/duprly

DUPR data scraper

Primary LanguagePython

Introduction

This DUPR data downloader pulls player and match history data for all players belonging to a club. This program pulls data form all the players that our players have played against even if they are not in the club, so the dataset can get pretty big.

The data is stored in a local sqlite3 database via SQLAlchemy (I am working on a Mac). This is my yet another attempt to master SQLAlchemy ORM.

After normalizing the data, I am using datasette to analyze the data. It is a great tool. Check it out!

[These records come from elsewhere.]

$ cat config.mk
export PLATFORM = sky130hd
export DESIGN_NAME = mem_arbiter
export DESIGN_NICKNAME = d
export VERILOG_FILES = /design/src/rtl/mem_arb_pkg.sv /design/src/rtl/mem_arb_prio.sv /design/src/rtl/mem_arbiter.sv
export SDC_FILE = /design/constraint.sdc
export NUM_CORES = 1
export LEC_CHECK = 0
export BUFFER_PORTS_ARGS = -buffer_cell sky130_fd_sc_hd__buf_2
export CAP_MARGIN = 10
export CORE_UTILIZATION = 35
export DETAILED_ROUTE_END_ITERATION = 8
export PLACE_DENSITY = 0.56
export SETUP_SLACK_MARGIN = 0.15
export SYNTH_ARGS = -nofsm -noshare
export SYNTH_HDL_FRONTEND = slang
export SYNTH_SLANG_ARGS = --single-unit
$ cat constraint.sdc
create_clock -name clk -period 4.8 [get_ports clk]
set_input_delay 0.24 -clock clk [delete_from_list [all_inputs] [get_ports clk]]
set_output_delay 0.24 -clock clk [all_outputs]
set_load 0.005 [all_outputs]
$ cat src/rtl/mem_arb_pkg.sv
// mem_arb_pkg: shared types and helpers for the unified-memory arbiter.
//   state_t    - arbiter FSM states (IDLE, READ, WRITE)
//   owner_t    - which requester owns the transaction in flight
//   BEATS      - byte beats per 32-bit word
//   LANE_W     - width of one byte lane
//   first_lane - lowest enabled lane index in a byte-enable mask
//   lane_byte  - extract byte lane k from a 32-bit word
//   clear_lane - drop lane k from a byte-enable mask
package mem_arb_pkg;

    typedef enum logic [1:0] {IDLE, READ, WRITE} state_t;
    typedef enum logic {OWN_I, OWN_D} owner_t;

    localparam int BEATS  = 4;
    localparam int LANE_W = 8;

    // Scanning downwards leaves the lowest set lane as the final answer.
    function automatic logic [1:0] first_lane(input logic [BEATS-1:0] be);
        first_lane = 2'd0;
        for (int k = BEATS - 1; k >= 0; k--) begin
            if (be[k]) first_lane = 2'(k);
        end
    endfunction

    function automatic logic [LANE_W-1:0] lane_byte(input logic [31:0] word,
                                                    input logic [1:0]  k);
        lane_byte = word[LANE_W*k +: LANE_W];
    endfunction

    function automatic logic [BEATS-1:0] clear_lane(input logic [BEATS-1:0] be,
                                                    input logic [1:0]       k);
        clear_lane = be & ~(BEATS'(1) << k);
    endfunction

endpackage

Lots of more work to be done..

API Issues

Keeping a list of things I found. Note that this is NOT a public and supported API. I am just documenting it as I try different calls.

  • Player call returns no DuprId field.
  • double (and singles?) rating is always returned in the ratings field, not the verified field even if the rating is verified according to the isDoublesVerified field
  • Match history calls returns teams with players but only minimal fields, and the players have a different type of DuprId

Design Issues

  • because different player data gets returned between the match calls and the player calls, saving a player, which is a composite object, is messy
  • don't yell at me for storing the user id and password in a plain text env file! Actually this is really bad practice - do not do it.

ToDo

  • fix the write_excel code -- which is still using the old tinyDB database interface
  • write tests!

SQLAlchemy notes

Selecting directly into list of objects

  • use session.scalar(select(Class).where().all()) instead of session.execute(...).scalars()
  • returning objects cannot be use outside of the session scope afterwards!!?

Joins and selecting columns

result = session.execute( ... select(User.name, Address.email_address) ... .join(User.addresses) ... .order_by(User.id, Address.id)

M-1 Foreign Key

  • in the child, store a FK field, but also
  • declare a relationship field that is for object level reference

''' class Rating(Base): ... player_id: Mapped[int] = mapped_column(ForeignKey("player.id")) player: Mapped["Player"] = relationship(back_populates="rating") '''